In quel momento vidi se sue pupille espandersi a tal punto, da divorare il verde muschio dell'iride.

Il suo sguardo tremava nel mio.

«Mi amavi?» Ripetei, per assicurargli che avesse sentito bene.

Il labbro si mosse, incerto, schiudendosi. Ne uscì una voce roca ed esitante, in netto contrasto con la seriosità delle sopracciglia corrugate.

«No, Lyra. Io non ti amav-»

Un'improvvisa foschia iniziò a opprimere l'aria attorno a noi, interrompendolo momentaneamente.

«Io non ti am-»

Ritentò di finire la frase, ma questa volta fu Dollarus ad intervenire. «In sottocoperta!»

Notando il tono imperativo, feci per avviarmi ma Rubyo mi prese il braccio, bloccandomi. «Non ho finito.»

«Adesso!» La voce di Dollarus rimbombò su tutta la nave, di cui oramai non era più possibile distinguere nulla.

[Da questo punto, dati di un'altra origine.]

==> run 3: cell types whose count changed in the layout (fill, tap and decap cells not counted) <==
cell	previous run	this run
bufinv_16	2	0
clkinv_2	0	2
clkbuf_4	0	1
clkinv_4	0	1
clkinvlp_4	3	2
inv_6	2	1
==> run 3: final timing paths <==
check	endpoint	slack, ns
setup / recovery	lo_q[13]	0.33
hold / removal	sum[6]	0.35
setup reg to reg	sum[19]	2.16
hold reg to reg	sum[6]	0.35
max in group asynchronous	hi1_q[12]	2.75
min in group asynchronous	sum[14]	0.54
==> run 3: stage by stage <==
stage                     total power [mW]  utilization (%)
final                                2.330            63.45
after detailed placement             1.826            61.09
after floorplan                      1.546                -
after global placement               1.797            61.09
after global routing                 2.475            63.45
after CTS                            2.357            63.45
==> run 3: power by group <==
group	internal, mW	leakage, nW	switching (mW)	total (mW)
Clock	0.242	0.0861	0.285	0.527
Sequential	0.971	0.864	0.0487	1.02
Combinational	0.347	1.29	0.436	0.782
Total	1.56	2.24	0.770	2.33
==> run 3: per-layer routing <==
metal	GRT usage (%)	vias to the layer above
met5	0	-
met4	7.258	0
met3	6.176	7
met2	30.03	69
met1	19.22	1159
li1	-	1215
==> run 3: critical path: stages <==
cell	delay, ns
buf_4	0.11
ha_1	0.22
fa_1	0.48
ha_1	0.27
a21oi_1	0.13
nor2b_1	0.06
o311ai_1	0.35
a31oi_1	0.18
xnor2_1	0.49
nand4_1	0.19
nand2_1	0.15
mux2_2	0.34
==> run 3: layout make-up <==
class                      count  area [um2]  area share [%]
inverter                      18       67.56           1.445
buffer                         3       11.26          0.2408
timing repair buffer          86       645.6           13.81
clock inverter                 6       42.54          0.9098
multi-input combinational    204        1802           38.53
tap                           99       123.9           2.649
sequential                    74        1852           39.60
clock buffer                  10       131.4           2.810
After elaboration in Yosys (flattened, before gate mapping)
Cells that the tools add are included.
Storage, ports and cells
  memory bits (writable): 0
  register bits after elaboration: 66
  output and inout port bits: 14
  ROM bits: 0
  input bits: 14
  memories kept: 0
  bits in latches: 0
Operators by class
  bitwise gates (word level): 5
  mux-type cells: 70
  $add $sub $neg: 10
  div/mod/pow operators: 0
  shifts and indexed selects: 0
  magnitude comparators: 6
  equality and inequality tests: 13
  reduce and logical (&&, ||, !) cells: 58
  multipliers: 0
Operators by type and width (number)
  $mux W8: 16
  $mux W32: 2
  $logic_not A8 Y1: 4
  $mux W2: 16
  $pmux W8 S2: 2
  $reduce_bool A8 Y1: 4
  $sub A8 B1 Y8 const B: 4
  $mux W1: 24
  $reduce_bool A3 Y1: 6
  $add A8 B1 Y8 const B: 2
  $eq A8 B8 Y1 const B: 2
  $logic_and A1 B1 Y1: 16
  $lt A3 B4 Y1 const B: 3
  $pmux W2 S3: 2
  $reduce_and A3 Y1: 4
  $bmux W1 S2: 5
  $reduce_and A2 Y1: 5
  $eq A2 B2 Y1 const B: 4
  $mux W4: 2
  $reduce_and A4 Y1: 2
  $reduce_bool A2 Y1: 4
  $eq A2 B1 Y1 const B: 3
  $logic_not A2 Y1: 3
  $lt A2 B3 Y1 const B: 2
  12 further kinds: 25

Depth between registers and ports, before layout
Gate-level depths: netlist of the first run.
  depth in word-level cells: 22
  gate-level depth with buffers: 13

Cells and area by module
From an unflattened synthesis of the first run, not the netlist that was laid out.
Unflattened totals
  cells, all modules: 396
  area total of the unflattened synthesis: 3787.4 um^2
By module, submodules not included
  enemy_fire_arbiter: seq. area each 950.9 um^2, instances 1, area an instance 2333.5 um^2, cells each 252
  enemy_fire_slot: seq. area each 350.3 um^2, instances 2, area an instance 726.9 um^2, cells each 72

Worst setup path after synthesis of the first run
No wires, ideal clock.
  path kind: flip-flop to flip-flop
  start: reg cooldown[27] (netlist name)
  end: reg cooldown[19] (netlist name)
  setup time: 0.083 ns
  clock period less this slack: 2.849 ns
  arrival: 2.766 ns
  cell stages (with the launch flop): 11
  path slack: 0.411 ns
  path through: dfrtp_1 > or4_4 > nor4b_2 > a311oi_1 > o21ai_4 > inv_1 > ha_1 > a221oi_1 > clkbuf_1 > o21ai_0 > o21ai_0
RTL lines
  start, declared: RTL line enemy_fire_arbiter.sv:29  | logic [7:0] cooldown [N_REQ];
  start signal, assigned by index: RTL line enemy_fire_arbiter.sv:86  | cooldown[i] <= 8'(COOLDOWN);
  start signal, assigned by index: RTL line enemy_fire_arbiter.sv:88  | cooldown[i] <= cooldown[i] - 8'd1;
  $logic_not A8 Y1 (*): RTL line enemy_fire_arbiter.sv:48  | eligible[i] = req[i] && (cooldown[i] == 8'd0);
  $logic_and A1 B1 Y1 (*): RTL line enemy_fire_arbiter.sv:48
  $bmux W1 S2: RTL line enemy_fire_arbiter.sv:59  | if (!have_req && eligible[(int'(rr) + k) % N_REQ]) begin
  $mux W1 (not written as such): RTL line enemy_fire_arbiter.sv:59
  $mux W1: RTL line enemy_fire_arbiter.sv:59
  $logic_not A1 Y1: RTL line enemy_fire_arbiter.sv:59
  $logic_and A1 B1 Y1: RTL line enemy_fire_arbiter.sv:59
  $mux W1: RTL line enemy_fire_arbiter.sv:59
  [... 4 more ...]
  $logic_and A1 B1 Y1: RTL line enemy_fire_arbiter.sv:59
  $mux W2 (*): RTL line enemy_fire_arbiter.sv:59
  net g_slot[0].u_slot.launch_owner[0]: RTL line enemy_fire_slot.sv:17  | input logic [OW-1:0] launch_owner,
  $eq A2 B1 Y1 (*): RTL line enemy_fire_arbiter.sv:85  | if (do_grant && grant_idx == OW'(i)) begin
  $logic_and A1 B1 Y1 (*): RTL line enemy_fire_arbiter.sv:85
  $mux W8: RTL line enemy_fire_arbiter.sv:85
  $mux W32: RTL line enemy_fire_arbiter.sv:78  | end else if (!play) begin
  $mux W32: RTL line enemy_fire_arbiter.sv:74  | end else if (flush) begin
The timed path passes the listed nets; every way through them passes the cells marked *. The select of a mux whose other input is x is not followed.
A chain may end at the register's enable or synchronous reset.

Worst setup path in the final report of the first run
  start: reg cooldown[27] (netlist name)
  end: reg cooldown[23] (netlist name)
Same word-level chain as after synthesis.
**src/rtl/regfile_access_ctrl.sv**
```systemverilog
// Regfile initiator: fetches rs1/rs2 operands over two read ports and issues writebacks
// over the write port, with x0 handling, RAW stalls against in-flight writes and ack timeouts.
module regfile_access_ctrl #(
  parameter int TIMEOUT_CYCLES = 16
) (
  input  logic        clk,
  input  logic        reset,
  input  logic        dec_valid,
  output logic        dec_ready,
  input  logic [4:0]  dec_rs1,
  input  logic [4:0]  dec_rs2,
  input  logic        dec_use_rs1,
  input  logic        dec_use_rs2,
  output logic        op_valid,
  input  logic        op_ready,
  output logic [31:0] op_rs1_data,
  output logic [31:0] op_rs2_data,
  input  logic        wb_valid,
  output logic        wb_ready,
  input  logic [4:0]  wb_rd,
  input  logic [31:0] wb_data,
  output logic [4:0]  rd_addr_a,
  output logic [4:0]  rd_addr_b,
  output logic        rd_addr_a_valid,
  output logic        rd_addr_b_valid,
  input  logic [31:0] rd_data_a,
  input  logic [31:0] rd_data_b,
  input  logic        rd_data_a_ack,
  input  logic        rd_data_b_ack,
  output logic [4:0]  wr_addr,
  output logic [31:0] wr_data,
  output logic        wr_data_valid,
  input  logic        wr_ack,
  output logic        err_timeout
);

  localparam int CW = $clog2(TIMEOUT_CYCLES + 1);
  localparam logic [CW-1:0] T_MAX = CW'(TIMEOUT_CYCLES);

  typedef enum logic [1:0] {R_IDLE, R_REQ, R_OUT} r_state_t;
  typedef enum logic [1:0] {W_IDLE, W_REQ, W_DRAIN} w_state_t;

  r_state_t      r_state, r_next;
  w_state_t      w_state, w_next;
  logic          need_a, need_b, dec_fire, wb_fire, wb_real, w_busy, hazard;
  logic          r_tick, w_tick;
  logic [CW-1:0] r_cnt, w_cnt;

  assign need_a   = dec_use_rs1 && (dec_rs1 != 5'd0);
  assign need_b   = dec_use_rs2 && (dec_rs2 != 5'd0);
  assign wb_ready = (w_state == W_IDLE) && !wr_ack;
  assign wb_fire  = wb_valid && wb_ready;
  assign wb_real  = wb_fire && (wb_rd != 5'd0);
  // wr_addr is never 0 while busy, since x0 writebacks are dropped at accept
  assign w_busy   = (w_state == W_REQ) || (w_state == W_DRAIN);
  assign hazard   = (need_a && ((w_busy && dec_rs1 == wr_addr) || (wb_real && dec_rs1 == wb_rd))) ||
                    (need_b && ((w_busy && dec_rs2 == wr_addr) || (wb_real && dec_rs2 == wb_rd)));
  assign dec_ready = (r_state == R_IDLE) && !rd_data_a_ack && !rd_data_b_ack && !hazard;
  assign dec_fire  = dec_valid && dec_ready;
  assign op_valid  = (r_state == R_OUT);

  always_ff @(posedge clk) begin
    if (reset) begin
      r_state <= R_IDLE;
      w_state <= W_IDLE;
    end else begin
      r_state <= r_next;
      w_state <= w_next;
    end
  end

  always_comb begin
    r_next = r_state;
    case (r_state)
      R_IDLE:  if (dec_fire) r_next = (need_a || need_b) ? R_REQ : R_OUT;
      R_REQ:   if ((!rd_addr_a_valid || rd_data_a_ack) && (!rd_addr_b_valid || rd_data_b_ack))
                 r_next = R_OUT;
      R_OUT:   if (op_ready) r_next = R_IDLE;
      default: r_next = R_IDLE;
    endcase
  end

  always_comb begin
    w_next = w_state;
    case (w_state)
      W_IDLE:  if (wb_real) w_next = W_REQ;
      W_REQ:   if (wr_ack) w_next = W_DRAIN;
      W_DRAIN: if (!wr_ack) w_next = W_IDLE;
      default: w_next = W_IDLE;
    endcase
  end

  // Read port requests and operand capture; a port drops its valid right after its ack
  always_ff @(posedge clk) begin
    if (reset) begin
      rd_addr_a       <= 5'd0;
      rd_addr_b       <= 5'd0;
      rd_addr_a_valid <= 1'b0;
      rd_addr_b_valid <= 1'b0;
      op_rs1_data     <= 32'd0;
      op_rs2_data     <= 32'd0;
    end else if (dec_fire) begin
      rd_addr_a       <= dec_rs1;
      rd_addr_b       <= dec_rs2;
      rd_addr_a_valid <= need_a;
      rd_addr_b_valid <= need_b;
      op_rs1_data     <= 32'd0;
      op_rs2_data     <= 32'd0;
    end else if (r_state == R_REQ) begin
      if (rd_addr_a_valid && rd_data_a_ack) begin
        op_rs1_data     <= rd_data_a;
        rd_addr_a_valid <= 1'b0;
      end
      if (rd_addr_b_valid && rd_data_b_ack) begin
        op_rs2_data     <= rd_data_b;
        rd_addr_b_valid <= 1'b0;
      end
    end
  end

  always_ff @(posedge clk) begin
    if (reset) begin
      wr_addr       <= 5'd0;
      wr_data       <= 32'd0;
      wr_data_valid <= 1'b0;
    end else if (w_state == W_IDLE && wb_real) begin
      wr_addr       <= wb_rd;
      wr_data       <= wb_data;
      wr_data_valid <= 1'b1;
    end else if (w_state == W_REQ && wr_ack) begin
      wr_data_valid <= 1'b0;
    end
  end

  // Timeout counters tick only on REQ cycles that end without the request completing
  assign r_tick = (r_state == R_REQ) && (r_next == R_REQ) && (r_cnt != T_MAX);
  assign w_tick = (w_state == W_REQ) && (w_next == W_REQ) && (w_cnt != T_MAX);

  always_ff @(posedge clk) begin
    if (reset) begin
      r_cnt       <= '0;
      w_cnt       <= '0;
      err_timeout <= 1'b0;
    end else begin
      if (r_next != r_state) r_cnt <= '0;
      else if (r_tick)       r_cnt <= r_cnt + 1'b1;
      if (w_next != w_state) w_cnt <= '0;
      else if (w_tick)       w_cnt <= w_cnt + 1'b1;
      if ((r_tick && r_cnt == T_MAX - 1'b1) || (w_tick && w_cnt == T_MAX - 1'b1))
        err_timeout <= 1'b1;
    end
  end

endmodule

```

La foschia iniziale ora era diventata una nebbia fin troppo fitta.

«Ho capito, tranquillo.» Cercai di tagliare corto, consapevole della vergogna che si stava facendo strada dentro di me risalendo dallo stomaco. «Non c'è bisogno che tu finisca. Ora facciamo cosa ci ha detto Dollarus.» Tentai un sorriso, ma non riuscii a nascondere il velo di amarezza né nella mia voce né nel mio sguardo.

Quella consapevolezza mi fece sentire il bisogno di nascondere il mio volto dagli occhi analitici di Rubyo, cosa che feci nel momento in cui gli diedi le spalle per andare sottocoperta.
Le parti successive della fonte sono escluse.